In addition, many people understand and some can even speak Persian. This is due to the influence of Nasir Khisraw, the eleventh-century poet and philosopher. One of his disciples had come to this part of the region and settled here permanently. He preached the Ismaili thought, hence marking the dawn of Ismailism in this part of the world. More recently, the neighbouring country, Afghanistan, was involved in the war with the USSR and as a result, a huge influx of refugees fled to this area. Since Garam Chashma was easily accessible from Badakhshan, many Afghans chose to stay and some of the refugees are still living here. This interaction with Dari speakers refreshed the memories associated with Persian.

== Educational institutions ==
- Aga Khan Schools (A network of schools from ECD-High School, spread across the area)

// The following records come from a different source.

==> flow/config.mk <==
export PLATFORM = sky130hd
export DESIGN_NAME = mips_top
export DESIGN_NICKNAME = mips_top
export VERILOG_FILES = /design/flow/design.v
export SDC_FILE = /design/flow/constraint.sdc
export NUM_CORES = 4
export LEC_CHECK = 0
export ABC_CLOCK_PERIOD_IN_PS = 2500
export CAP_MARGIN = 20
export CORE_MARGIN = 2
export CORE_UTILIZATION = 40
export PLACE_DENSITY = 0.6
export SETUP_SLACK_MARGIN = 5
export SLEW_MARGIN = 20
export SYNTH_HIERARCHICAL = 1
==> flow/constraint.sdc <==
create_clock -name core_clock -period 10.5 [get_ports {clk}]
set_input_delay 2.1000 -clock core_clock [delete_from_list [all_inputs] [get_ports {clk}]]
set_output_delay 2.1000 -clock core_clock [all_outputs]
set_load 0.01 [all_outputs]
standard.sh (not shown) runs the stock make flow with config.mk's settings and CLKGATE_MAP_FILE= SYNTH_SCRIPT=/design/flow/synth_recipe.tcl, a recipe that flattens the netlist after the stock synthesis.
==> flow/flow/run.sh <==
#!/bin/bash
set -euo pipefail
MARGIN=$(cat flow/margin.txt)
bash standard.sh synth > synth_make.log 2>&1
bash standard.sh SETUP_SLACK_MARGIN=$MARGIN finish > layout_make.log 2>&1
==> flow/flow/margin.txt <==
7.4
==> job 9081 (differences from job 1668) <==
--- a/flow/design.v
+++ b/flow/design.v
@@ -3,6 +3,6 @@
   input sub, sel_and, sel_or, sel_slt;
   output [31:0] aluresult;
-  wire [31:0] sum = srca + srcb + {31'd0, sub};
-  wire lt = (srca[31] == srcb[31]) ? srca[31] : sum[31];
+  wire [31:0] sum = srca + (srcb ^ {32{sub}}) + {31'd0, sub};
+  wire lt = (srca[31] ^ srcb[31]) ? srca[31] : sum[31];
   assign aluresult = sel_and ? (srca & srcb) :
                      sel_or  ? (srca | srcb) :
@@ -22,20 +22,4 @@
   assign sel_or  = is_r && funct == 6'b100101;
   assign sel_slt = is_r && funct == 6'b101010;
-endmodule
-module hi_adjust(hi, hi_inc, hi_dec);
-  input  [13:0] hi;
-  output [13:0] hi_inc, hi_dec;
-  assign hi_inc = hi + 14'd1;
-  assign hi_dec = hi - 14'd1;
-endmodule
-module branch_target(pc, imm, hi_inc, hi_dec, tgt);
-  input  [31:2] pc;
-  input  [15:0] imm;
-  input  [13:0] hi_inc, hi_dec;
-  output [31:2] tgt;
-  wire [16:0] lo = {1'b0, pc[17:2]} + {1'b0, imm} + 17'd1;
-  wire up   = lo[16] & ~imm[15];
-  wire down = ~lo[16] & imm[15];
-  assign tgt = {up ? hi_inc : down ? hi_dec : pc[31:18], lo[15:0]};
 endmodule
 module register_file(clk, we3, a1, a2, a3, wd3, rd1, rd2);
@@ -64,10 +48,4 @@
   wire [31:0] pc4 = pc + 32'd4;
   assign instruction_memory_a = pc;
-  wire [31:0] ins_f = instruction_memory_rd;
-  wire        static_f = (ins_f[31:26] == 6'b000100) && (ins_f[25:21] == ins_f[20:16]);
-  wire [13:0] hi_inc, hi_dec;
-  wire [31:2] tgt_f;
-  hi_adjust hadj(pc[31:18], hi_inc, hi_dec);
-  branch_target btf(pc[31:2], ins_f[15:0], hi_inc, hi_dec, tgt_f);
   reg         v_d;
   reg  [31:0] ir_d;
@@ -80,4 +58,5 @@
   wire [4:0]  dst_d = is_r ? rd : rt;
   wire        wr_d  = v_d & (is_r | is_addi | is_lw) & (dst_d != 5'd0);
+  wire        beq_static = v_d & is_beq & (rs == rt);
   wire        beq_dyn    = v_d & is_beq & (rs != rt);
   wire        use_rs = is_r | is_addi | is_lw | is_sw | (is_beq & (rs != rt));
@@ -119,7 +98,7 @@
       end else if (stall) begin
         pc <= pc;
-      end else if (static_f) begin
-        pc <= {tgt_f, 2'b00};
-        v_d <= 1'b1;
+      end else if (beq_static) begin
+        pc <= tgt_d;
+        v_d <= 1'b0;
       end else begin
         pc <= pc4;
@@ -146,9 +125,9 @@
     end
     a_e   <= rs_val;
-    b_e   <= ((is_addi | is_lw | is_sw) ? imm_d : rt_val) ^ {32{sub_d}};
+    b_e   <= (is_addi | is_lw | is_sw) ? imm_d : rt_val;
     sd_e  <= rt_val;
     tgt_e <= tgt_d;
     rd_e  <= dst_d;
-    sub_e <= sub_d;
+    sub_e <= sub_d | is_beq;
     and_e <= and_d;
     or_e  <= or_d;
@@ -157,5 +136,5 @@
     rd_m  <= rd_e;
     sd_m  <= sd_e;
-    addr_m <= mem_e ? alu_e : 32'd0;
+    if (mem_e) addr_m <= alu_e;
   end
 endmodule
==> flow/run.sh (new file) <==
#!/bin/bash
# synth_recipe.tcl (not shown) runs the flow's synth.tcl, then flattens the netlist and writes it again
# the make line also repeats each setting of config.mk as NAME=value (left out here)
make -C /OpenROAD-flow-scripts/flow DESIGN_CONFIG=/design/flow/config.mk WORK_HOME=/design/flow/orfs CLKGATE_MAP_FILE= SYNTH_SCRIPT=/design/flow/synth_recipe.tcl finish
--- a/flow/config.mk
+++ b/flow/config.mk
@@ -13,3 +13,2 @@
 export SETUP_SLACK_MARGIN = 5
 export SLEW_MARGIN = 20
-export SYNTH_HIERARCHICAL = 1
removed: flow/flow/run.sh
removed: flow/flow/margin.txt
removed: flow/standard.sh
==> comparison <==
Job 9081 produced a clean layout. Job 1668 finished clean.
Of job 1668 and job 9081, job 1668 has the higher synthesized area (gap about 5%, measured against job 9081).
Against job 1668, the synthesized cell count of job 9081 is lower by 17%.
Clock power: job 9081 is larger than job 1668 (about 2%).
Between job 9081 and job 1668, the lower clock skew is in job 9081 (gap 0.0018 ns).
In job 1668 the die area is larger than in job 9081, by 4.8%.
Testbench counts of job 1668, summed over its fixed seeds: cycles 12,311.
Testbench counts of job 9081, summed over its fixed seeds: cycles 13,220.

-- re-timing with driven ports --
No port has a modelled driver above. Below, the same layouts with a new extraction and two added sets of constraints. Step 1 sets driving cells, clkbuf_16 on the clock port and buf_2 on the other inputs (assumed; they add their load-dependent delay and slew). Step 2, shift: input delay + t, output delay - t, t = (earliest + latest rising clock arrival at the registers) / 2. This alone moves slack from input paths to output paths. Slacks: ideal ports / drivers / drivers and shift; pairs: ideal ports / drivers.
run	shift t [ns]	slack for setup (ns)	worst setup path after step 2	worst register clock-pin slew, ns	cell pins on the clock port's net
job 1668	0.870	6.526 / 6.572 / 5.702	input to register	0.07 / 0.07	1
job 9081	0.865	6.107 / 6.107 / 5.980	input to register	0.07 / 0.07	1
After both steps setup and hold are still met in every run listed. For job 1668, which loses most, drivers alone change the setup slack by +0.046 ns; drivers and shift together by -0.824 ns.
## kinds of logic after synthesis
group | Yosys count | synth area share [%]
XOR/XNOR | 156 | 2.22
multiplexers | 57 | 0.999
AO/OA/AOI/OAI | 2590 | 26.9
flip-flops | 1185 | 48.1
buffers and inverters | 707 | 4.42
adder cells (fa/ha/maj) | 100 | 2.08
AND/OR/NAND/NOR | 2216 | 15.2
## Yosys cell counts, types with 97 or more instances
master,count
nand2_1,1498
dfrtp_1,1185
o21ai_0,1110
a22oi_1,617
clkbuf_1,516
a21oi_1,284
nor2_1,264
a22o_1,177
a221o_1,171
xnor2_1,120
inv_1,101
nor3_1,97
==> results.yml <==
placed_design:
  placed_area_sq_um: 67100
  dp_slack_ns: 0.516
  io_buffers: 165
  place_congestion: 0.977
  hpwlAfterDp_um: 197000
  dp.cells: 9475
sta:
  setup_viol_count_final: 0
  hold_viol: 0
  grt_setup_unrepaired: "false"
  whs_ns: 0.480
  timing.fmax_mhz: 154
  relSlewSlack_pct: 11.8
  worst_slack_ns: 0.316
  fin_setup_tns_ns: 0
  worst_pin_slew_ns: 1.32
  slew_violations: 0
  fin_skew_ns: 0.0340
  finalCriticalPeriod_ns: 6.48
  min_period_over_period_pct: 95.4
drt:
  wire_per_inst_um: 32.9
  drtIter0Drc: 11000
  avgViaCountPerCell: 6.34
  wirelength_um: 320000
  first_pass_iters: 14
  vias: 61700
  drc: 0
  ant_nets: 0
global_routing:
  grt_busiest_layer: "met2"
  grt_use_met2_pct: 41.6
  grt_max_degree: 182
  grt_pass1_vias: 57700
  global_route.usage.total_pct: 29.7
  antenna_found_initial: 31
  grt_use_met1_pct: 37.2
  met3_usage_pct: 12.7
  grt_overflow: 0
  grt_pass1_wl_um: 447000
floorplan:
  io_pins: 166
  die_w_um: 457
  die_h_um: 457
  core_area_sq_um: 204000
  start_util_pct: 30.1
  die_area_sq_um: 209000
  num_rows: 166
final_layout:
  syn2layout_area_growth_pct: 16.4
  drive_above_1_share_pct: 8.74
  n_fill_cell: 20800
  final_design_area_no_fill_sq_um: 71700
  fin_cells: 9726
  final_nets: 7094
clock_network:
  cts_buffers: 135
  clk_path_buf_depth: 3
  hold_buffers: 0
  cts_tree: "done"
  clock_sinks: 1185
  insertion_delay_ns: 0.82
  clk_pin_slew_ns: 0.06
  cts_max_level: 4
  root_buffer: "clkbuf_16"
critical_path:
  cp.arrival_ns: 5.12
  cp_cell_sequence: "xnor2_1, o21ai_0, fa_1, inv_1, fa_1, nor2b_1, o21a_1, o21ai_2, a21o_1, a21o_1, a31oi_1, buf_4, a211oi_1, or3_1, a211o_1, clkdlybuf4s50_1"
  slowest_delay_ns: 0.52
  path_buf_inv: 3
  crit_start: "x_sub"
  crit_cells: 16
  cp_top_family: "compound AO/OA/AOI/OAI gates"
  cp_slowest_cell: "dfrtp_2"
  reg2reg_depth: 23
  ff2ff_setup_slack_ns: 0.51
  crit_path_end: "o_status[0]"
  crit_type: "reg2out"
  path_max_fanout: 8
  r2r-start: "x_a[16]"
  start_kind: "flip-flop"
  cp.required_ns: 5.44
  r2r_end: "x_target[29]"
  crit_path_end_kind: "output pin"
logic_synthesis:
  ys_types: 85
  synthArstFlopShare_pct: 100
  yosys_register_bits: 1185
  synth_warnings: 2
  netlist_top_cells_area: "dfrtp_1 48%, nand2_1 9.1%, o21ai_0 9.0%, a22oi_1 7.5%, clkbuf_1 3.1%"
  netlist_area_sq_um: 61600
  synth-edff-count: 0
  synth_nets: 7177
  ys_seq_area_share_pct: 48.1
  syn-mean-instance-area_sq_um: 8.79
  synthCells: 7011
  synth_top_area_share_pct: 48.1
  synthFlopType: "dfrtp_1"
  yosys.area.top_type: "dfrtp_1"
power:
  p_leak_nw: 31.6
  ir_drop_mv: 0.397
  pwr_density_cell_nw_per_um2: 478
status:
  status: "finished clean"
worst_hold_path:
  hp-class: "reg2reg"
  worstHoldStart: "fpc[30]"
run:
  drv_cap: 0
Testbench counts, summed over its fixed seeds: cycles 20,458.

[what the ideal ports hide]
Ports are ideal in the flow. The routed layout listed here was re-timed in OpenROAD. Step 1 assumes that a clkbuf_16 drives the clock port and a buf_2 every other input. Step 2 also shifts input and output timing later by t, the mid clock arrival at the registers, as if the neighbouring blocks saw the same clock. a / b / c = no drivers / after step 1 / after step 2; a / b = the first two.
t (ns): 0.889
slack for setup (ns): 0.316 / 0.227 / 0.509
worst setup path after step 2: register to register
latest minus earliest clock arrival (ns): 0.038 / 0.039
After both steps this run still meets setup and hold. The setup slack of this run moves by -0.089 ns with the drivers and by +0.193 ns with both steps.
What follows belongs to an exercise in optimizing a design on an open flow for small area and a short achievable clock period; a production flow would make more cautious choices. Only simulation tests tie the RTL to the original design; equivalence was not proved. Power is estimated from default activity; no workload was simulated.

==> lagoon <==
// DCIM
module DCIM (
    input clk,
    input rst_n,
    input in_valid,
    input [127:0] in_data1,
    input [127:0] in_data2,
    input [127:0] in_data3,
    input [127:0] in_data4,
    output reg out_valid,
    output reg [12:0] O1,
    output reg [12:0] O2,
    output reg [12:0] O3,
    output reg [12:0] O4
);
reg [5:1] v;
reg [1:0] cnt1;
reg [1:0] cnt2;
reg [1:0] cnt3;
reg [1:0] cnt4;
reg l5, l6;
reg keep1;
reg keep2;
reg keep3;
reg keep4;
always @(posedge clk or negedge rst_n) begin
    if (!rst_n) begin
        v <= 5'd0; l5 <= 1'b0; l6 <= 1'b0; out_valid <= 1'b0; O1 <= 13'd0; cnt1 <= 2'd0; keep1 <= 1'b0; O2 <= 13'd0; cnt2 <= 2'd0; keep2 <= 1'b0; O3 <= 13'd0; cnt3 <= 2'd0; keep3 <= 1'b0; O4 <= 13'd0; cnt4 <= 2'd0; keep4 <= 1'b0;
    end else begin
        v <= {v[4:1], in_valid};
        if (v[5]) begin cnt1 <= cnt1 + 2'd1; keep1 <= ~(&cnt1); end
        if (v[5]) begin cnt2 <= cnt2 + 2'd1; keep2 <= ~(&cnt2); end
        if (v[5]) begin cnt3 <= cnt3 + 2'd1; keep3 <= ~(&cnt3); end
        if (v[5]) begin cnt4 <= cnt4 + 2'd1; keep4 <= ~(&cnt4); end
        l5 <= v[5] & (&cnt1);
        l6 <= l5;
        out_valid <= l6;
        O1 <= l6 ? Q1 : 13'd0;
        O2 <= l6 ? Q2 : 13'd0;
        O3 <= l6 ? Q3 : 13'd0;
        O4 <= l6 ? Q4 : 13'd0;
    end
end
wire c1_s1 = in_data1[0] ^ in_data1[4] ^ in_data1[8];
wire c1_c1 = (in_data1[0] & in_data1[4]) | (in_data1[8] & (in_data1[0] ^ in_data1[4]));
wire c1_s2 = in_data1[12] ^ in_data1[16] ^ in_data1[20];
wire c1_c2 = (in_data1[12] & in_data1[16]) | (in_data1[20] & (in_data1[12] ^ in_data1[16]));
wire c1_s3 = in_data1[24] ^ in_data1[28] ^ in_data1[32];
wire c1_c3 = (in_data1[24] & in_data1[28]) | (in_data1[32] & (in_data1[24] ^ in_data1[28]));
wire c1_s4 = in_data1[36] ^ in_data1[40] ^ in_data1[44];
wire c1_c4 = (in_data1[36] & in_data1[40]) | (in_data1[44] & (in_data1[36] ^ in_data1[40]));
  ...
export LEC_CHECK = 0
export CAP_MARGIN = 20
export CORE_MARGIN = 2
export CORE_UTILIZATION = 60
export CTS_CLUSTER_DIAMETER = 80
export CTS_CLUSTER_SIZE = 30
export SETUP_SLACK_MARGIN = 0.8
export SLEW_MARGIN = 20
create_clock -name core_clock -period 2.4 [get_ports {clk}]
standard.sh (not shown) runs the stock make flow with config.mk's settings and CLKGATE_MAP_FILE= SYNTH_SCRIPT=/design/flow/synth_recipe.tcl, a recipe that flattens the netlist after the stock synthesis.
==> flow/flow/run.sh <==
#!/bin/bash
# Standard ORFS layout with two changes:
#  - SYNTH_ARGS=-noabc: skip the abc -fast inside Yosys's generic synth, so the
#    full adders written in the RTL reach extract_fa in their plain polarity
#    (no inverters around every full adder); the final liberty abc still runs.
#  - port buffers use buf_1.
set -euo pipefail
bash standard.sh SYNTH_ARGS=-noabc "BUFFER_PORTS_ARGS=-buffer_cell sky130_fd_sc_hd__buf_1" finish > flow_make.log 2>&1
==> zinc (differences from lagoon) <==
--- a/flow/config.mk
+++ b/flow/config.mk
@@ -12,2 +12,4 @@
 export CTS_CLUSTER_SIZE = 30
+export GPL_TIMING_DRIVEN = 0
+export PLACE_DENSITY = 0.8
 export SETUP_SLACK_MARGIN = 0.8
==> ember (differences from lagoon) <==
--- a/flow/config.mk
+++ b/flow/config.mk
@@ -14 +14,2 @@
 export SLEW_MARGIN = 20
+export TNS_END_PERCENT = 10
==> results.txt <==
Clock-buffer cell count: lagoon < zinc < ember.
Die area is the same in ember and zinc.
Of lagoon and zinc, lagoon has the higher first-iteration DRC count (gap about 20%, measured against zinc).
Maximum frequency: lagoon > zinc > ember.
Sequential share of layout area: ember is higher than zinc (1.1 points).
In cell count, ember and lagoon do not differ.
Via count: zinc > lagoon > ember.
The highest hold slack belongs to zinc, the lowest to lagoon.
Against lagoon, the routed wire length of zinc is smaller by 8.9%.
Register-to-register slack, lowest first: ember, lagoon, zinc.
==> figures <==
quantity                                            zinc           lagoon             ember
Outcome                         timing/DRC/antenna clean  timing/DRC/antenna clean  timing/DRC/antenna clean
Multi-input logic area                         14100 µm²        14100 µm²         13800 µm²
Power dissipated in sequential cells             19.7 mW          20.0 mW           19.9 mW
Combinational Power                              14.3 mW          14.1 mW           13.6 mW
Reg2reg setup slack                              0.82 ns          0.80 ns           0.71 ns
Hold Crit Endpoint                      p4_r0[0]$_DFF_P_                -  p1_r0[0]$_DFF_P_
Hold wc startpoint                         in_data4[124]                -     in_data1[124]
Total internal power                             26.9 mW          26.7 mW           26.3 mW
Detailed-route vias per instance                    4.94             4.94              4.92
Maximum fanout along the worst path                    1                1                 3
Clock-cell share                                  0.0289           0.0265            0.0254
Worst r2r dst                              P2[6]$_DFF_P_    P3[6]$_DFF_P_     P4[6]$_DFF_P_
Part of the power in registers                     0.493            0.502             0.510
Min Tclk post-route                              1.66 ns          1.64 ns           1.69 ns
Total global routing track utilization             0.227            0.248             0.249
Critical Path Sink Type                      output port      output port         flip-flop
Start point of the critical path         O2[6]$_DFF_PN0_  O4[3]$_DFF_PN0_  as4[2]$_DFFE_PP_
Worst rel slew slack                               0.634            0.396             0.631
Final setup skew                               0.0197 ns        0.0216 ns         0.0130 ns
Worst-Margin Slew                               0.549 ns         0.906 ns          0.554 ns
Setup ws final                                  0.739 ns         0.755 ns          0.708 ns


==> trial 65: inputs <==
Another version of the RTL of DCIM (not shown whole).
// DCIM
module DCIM (
    input clk,
    input rst_n,
    input in_valid,
    input [127:0] in_data1,
    input [127:0] in_data2,
    input [127:0] in_data3,
    input [127:0] in_data4,
    output reg out_valid,
    output reg [12:0] O1,
    output reg [12:0] O2,
    output reg [12:0] O3,
    output reg [12:0] O4
);
==> flow/config.mk <==
export PLATFORM = sky130hd
export DESIGN_NAME = DCIM
export DESIGN_NICKNAME = DCIM
export VERILOG_FILES = /design/flow/design.v
export SDC_FILE = /design/flow/constraint.sdc
export NUM_CORES = 4
export LEC_CHECK = 0
export CAP_MARGIN = 20
export CORE_MARGIN = 2
export CORE_UTILIZATION = 40
export SLEW_MARGIN = 20
==> flow/constraint.sdc <==
create_clock -name core_clock -period 2.4 [get_ports {clk}]
set_input_delay 0.4800 -clock core_clock [delete_from_list [all_inputs] [get_ports {clk}]]
set_output_delay 0.4800 -clock core_clock [all_outputs]
set_load 0.01 [all_outputs]
Scripts as last shown in full above: flow/flow/run.sh
==> trial 66: changes against trial 65 <==
Settings changed: SETUP_SLACK_MARGIN set to 1.0.
==> summary of the runs <==
In trial 66 the final cell count is larger than in trial 65, by 1.8%.
Between trial 66 and trial 65, the lower fmax is in trial 65 (gap about 11%, measured against trial 65).
Routed wire length: trial 65 is lower than trial 66 (2.9%).
Power: trial 65 is lower than trial 66 (4.7%).
==> figures <==
metric	trial 65	trial 66
Run status	timing/DRC/antenna clean	timing/DRC/antenna clean
Destination of the worst register-to-register timing path	as2[3]$_DFFE_PP_	as1[4]$_DFFE_PP_
Power in sequential cells	20.4 mW	20.5 mW
Power in the clock group	11.2 mW	10.9 mW
Sequential share of power	46.3%	44.4%
Total placed instance area	0.03197 sq mm	0.03275 sq mm
Placed wire-length estimate after detailed placement	41840 um	41390 um
Routed length on met3	2435 um	1860 um
Total routing usage reported by global routing	14.09%	14.20%
Required time at the endpoint of the critical path	2.71 ns	2.72 ns


==> inputs of 07-16 <==
RTL: one of the versions met above, not the one the previous note started from.
// DCIM
module DCIM (
    input clk,
    input rst_n,
    input in_valid,
    input [127:0] in_data1,
    input [127:0] in_data2,
    input [127:0] in_data3,
    input [127:0] in_data4,
    output reg out_valid,
    output reg [12:0] O1,
    output reg [12:0] O2,
    output reg [12:0] O3,
    output reg [12:0] O4
);
reg [5:1] v;
reg [1:0] cnt1;
reg [1:0] cnt2;
reg [1:0] cnt3;
reg [1:0] cnt4;
reg l5, l6;
reg keep1;
reg keep2;
reg keep3;
reg keep4;
always @(posedge clk or negedge rst_n) begin
    if (!rst_n) begin
        v <= 5'd0; l5 <= 1'b0; l6 <= 1'b0; out_valid <= 1'b0; O1 <= 13'd0; cnt1 <= 2'd0; keep1 <= 1'b0; O2 <= 13'd0; cnt2 <= 2'd0; keep2 <= 1'b0; O3 <= 13'd0; cnt3 <= 2'd0; keep3 <= 1'b0; O4 <= 13'd0; cnt4 <= 2'd0; keep4 <= 1'b0;
    end else begin
        v <= {v[4:1], in_valid};
        if (v[5]) begin cnt1 <= cnt1 + 2'd1; keep1 <= ~(&cnt1); end
        if (v[5]) begin cnt2 <= cnt2 + 2'd1; keep2 <= ~(&cnt2); end
        if (v[5]) begin cnt3 <= cnt3 + 2'd1; keep3 <= ~(&cnt3); end
        if (v[5]) begin cnt4 <= cnt4 + 2'd1; keep4 <= ~(&cnt4); end
        l5 <= v[5] & (&cnt1);
        l6 <= l5;
        out_valid <= l6;
        O1 <= l6 ? Q1 : 13'd0;
        O2 <= l6 ? Q2 : 13'd0;
        O3 <= l6 ? Q3 : 13'd0;
        O4 <= l6 ? Q4 : 13'd0;
    end
end
wire c1_s1 = in_data1[0] ^ in_data1[4] ^ in_data1[8];
  ...
==> flow/config.mk <==
export PLATFORM = sky130hd
export DESIGN_NAME = DCIM
export DESIGN_NICKNAME = DCIM
export VERILOG_FILES = /design/flow/design.v
export SDC_FILE = /design/flow/constraint.sdc
export NUM_CORES = 4
export LEC_CHECK = 0
export CAP_MARGIN = 20
export CORE_MARGIN = 2
export CORE_UTILIZATION = 60
export CTS_CLUSTER_DIAMETER = 80
export CTS_CLUSTER_SIZE = 30
export SETUP_SLACK_MARGIN = 0.76
export SLEW_MARGIN = 20
==> flow/constraint.sdc <==
create_clock -name core_clock -period 2.4 [get_ports {clk}]
set_input_delay 0.4800 -clock core_clock [delete_from_list [all_inputs] [get_ports {clk}]]
set_output_delay 0.4800 -clock core_clock [all_outputs]
set_load 0.01 [all_outputs]
Scripts as last shown in full above: flow/flow/run.sh
==> inputs of 01-13, as changes to 07-16 <==
SETUP_SLACK_MARGIN = 0.85   (was 0.76)
==> results.txt <==
quantity                                                          07-16           01-13
Run status                                               finished clean  finished clean
Power in combinational cells                                   14000 uW        14700 uW
Switching Share                                                   0.329           0.332
Share of the core filled with cells in the final layout           0.704           0.713
Wire length per cell after detailed routing                     20.4 um         21.5 um
# Post-CTS Setup Buffers                                              3               9
Met2 usage                                                        0.467           0.476
Average vias per placed instance                                   4.95            5.00
Pre-CTS WS                                                     0.109 ns        0.126 ns
Post-CTS resize count                                                19              57
Power share of the combinational group                            0.353           0.364
Ratio of total power to cell area                          1210 nW/um^2    1220 nW/um^2
Top fanout value on the critical path                                 3               1
Arrival @ worst endpoint                                        2.20 ns         1.17 ns
Max incr delay on CP                                            0.42 ns         0.44 ns
Count of buffer and inverter cells on the critical path               0               1
Final period utilization                                          0.691           0.686

## separate check: timing with driven ports
No port has a modelled driver above. Below, the same layouts with a new extraction and two added sets of constraints.
Step 1, drivers: a clkbuf_16 drives clk and a buf_2 each remaining input, both assumed.
Step 2, shift: input delay + t, output delay - t, t = (earliest + latest rising clock arrival at the registers) / 2. This alone moves slack from input paths to output paths.
Three values: no drivers, after step 1, after step 2; two values: the first two.
run | t, ns | setup WS [ns] | worst hold slack (ns) | worst slew at a driven data input, ns
lagoon | 0.661 | 0.755 / 0.690 / 0.178 | 0.013 / -0.026 / 0.331 | 0.09
zinc | 0.641 | 0.739 / 0.679 / 0.188 | 0.222 / 0.186 / 0.328 | 0.10
ember | 0.639 | 0.708 / 0.708 / 0.135 | 0.218 / 0.189 / 0.331 | 0.16
trial 65 | 0.647 | 0.578 / 0.578 / 0.161 | 0.199 / 0.155 / 0.315 | 0.09
trial 66 | 0.633 | 0.765 / 0.760 / 0.213 | 0.262 / 0.233 / 0.321 | 0.06
07-16 | 0.661 | 0.742 / 0.692 / 0.132 | 0.012 / -0.026 / 0.331 | 0.09
01-13 | 0.653 | 0.754 / 0.686 / 0.187 | 0.202 / 0.159 / 0.334 | 0.17
After both steps every run listed still meets setup and hold. For 07-16, which loses most, drivers alone change the setup slack by -0.050 ns; drivers and shift together by -0.610 ns.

- Government Higher Secondary School Garam Chashma
- Government Higher Secondary School for Women, Izh, Garam Chashma
- Community Based Degree College for Women Ovirk, Garam Chashma
- Government High School Ovirk, Garam Chashma
- Government Primary and Middle School (a network of schools spread across the area)
- Pamir Public School and College, Garam Chashma
- Al-Nasir Community Based School, Garam Chashma
- Chamber of Commerce College, Garam Chashma
- Injigan Ideal Public school, Garam Chashma. (Sardar Gulab)
- Government high school for girls Murdan
- Community school Shagrm (Murdan)
- Government high school Parabag for boys
- Injigan Ideal Public school Chitral, Garamchashma.